He dismisses—in a few sentences—the idea that [tenure] might protect academic freedom, noting that he has never personally seen it under threat, and that in forty years of teaching he has never met a professor “who was more willing to express his or her views after tenure than before.”
On the second of these points, I can only conclude that Taylor and I know a very different set of academics. As to the first of them, well, Taylor’s personal experience came at Williams College and Columbia University. Perhaps he should think for a moment of what it might be like to teach at a large public university in a state where Tea Party members increasingly dominate the legislature, denouncing “radical professors” and calling for the further slashing of university budgets. Would he feel entirely free, at such an institution, to start a research project on, say, homoeroticism in American poetry? The evolution of dinosaurs? The history of racial discrimination in American evangelical churches? Corruption in the state senate? Lifetime tenure, for all its problems, still provides a very real safeguard for the advancement of unpopular ideas.
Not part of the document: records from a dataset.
Context: an optimization exercise on an open-source flow, tuned for small area, a short achievable clock period and few clock cycles. The choices shown serve that exercise and are no tape-out recipe. No run shown here included a check of the RTL's function; only the layout flow was run. Power and IR drop assume default switching activity.

==> config.mk <==
export PLATFORM = sky130hd
export DESIGN_NAME = single_cycle_risc
export DESIGN_NICKNAME = single_cycle_risc
export VERILOG_FILES = /design/flow/design.v
export SDC_FILE = /design/flow/constraint.sdc
export NUM_CORES = 8
export LEC_CHECK = 0
export CAP_MARGIN = 30
export CELL_PAD_IN_SITES_DETAIL_PLACEMENT = 1
export CELL_PAD_IN_SITES_GLOBAL_PLACEMENT = 2
export CORE_MARGIN = 2
export CORE_UTILIZATION = 30
export PLACE_DENSITY = 0.35
export SLEW_MARGIN = 30
export SYNTH_HIERARCHICAL = 1
==> constraint.sdc <==
create_clock -name core_clock -period 25.0 [get_ports {clk}]
set_input_delay 5.0000 -clock core_clock [delete_from_list [all_inputs] [get_ports {clk}]]
set_output_delay 5.0000 -clock core_clock [all_outputs]
set_load 0.01 [all_outputs]
==> design.v <==
module add13 (
  input  [12:0] a,
  input  [12:0] b,
  output [13:0] s
);
  assign s = {1'b0, a} + {1'b0, b};
endmodule
module add21 (
  input  [20:0] a,
  input  [20:0] b,
  output [21:0] s
);
  assign s = {1'b0, a} + {1'b0, b};
endmodule
module add5 (
  input  [4:0] a,
  input  [4:0] b,
  output [4:0] s
);
  assign s = a + b;
endmodule
module mux2c (
  input  s, a1, a0,
  output y
);
  assign y = s ? a1 : a0;
endmodule
module aoi222 (
  input  a0, b0, a1, b1, a2, b2,
  output y
);
  assign y = ~((a0 & b0) | (a1 & b1) | (a2 & b2));
endmodule
module aoi22 (
  input  a0, b0, a1, b1,
  output y
);
  assign y = ~((a0 & b0) | (a1 & b1));
endmodule
module nand4x (
  input  a, b, c, d,
  output y
);
  assign y = ~(a & b & c & d);
endmodule
module nand3x (
  input  a, b, c,
  output y
);
  assign y = ~(a & b & c);
endmodule
module sel33 (
  input  [32:0] s,
  input  [32:0] d,
  output        y
);
  wire [10:0] n;
  genvar g;
  generate
    for (g = 0; g < 11; g = g + 1) begin : grp
      aoi222 u (.a0(s[3*g]), .b0(d[3*g]), .a1(s[3*g+1]), .b1(d[3*g+1]),
                .a2(s[3*g+2]), .b2(d[3*g+2]), .y(n[g]));
    end
  endgenerate
  wire o0, o1, o2;
  nand4x q0 (.a(n[0]), .b(n[1]), .c(n[2]),  .d(n[3]), .y(o0));
  nand4x q1 (.a(n[4]), .b(n[5]), .c(n[6]),  .d(n[7]), .y(o1));
  nand3x q2 (.a(n[8]), .b(n[9]), .c(n[10]), .y(o2));
  assign y = o0 | o1 | o2;
endmodule
module nand2x (
  input  a, b,
  output y
);
  assign y = ~(a & b);
endmodule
It's like Tina Fey told us: if you can't see outside it, then being in a bubble causes you to become a little bit dumb. Historiann has recently written about the failure of the national "conversation" on higher ed to meaningfully acknowledge state universities; Dean Dad similarly points out that such polemics never even consider the single most powerful component of public education: community colleges. The discussions of higher ed that are being privileged in the mainstream press totally ignore the vast majority of higher ed, at no risk to the people making their pronouncements but to the great detriment of most of higher ed and the students and public it serves. Mark C. Taylor, his book contract, and his repeat invitations to the New York Times are exhibit A.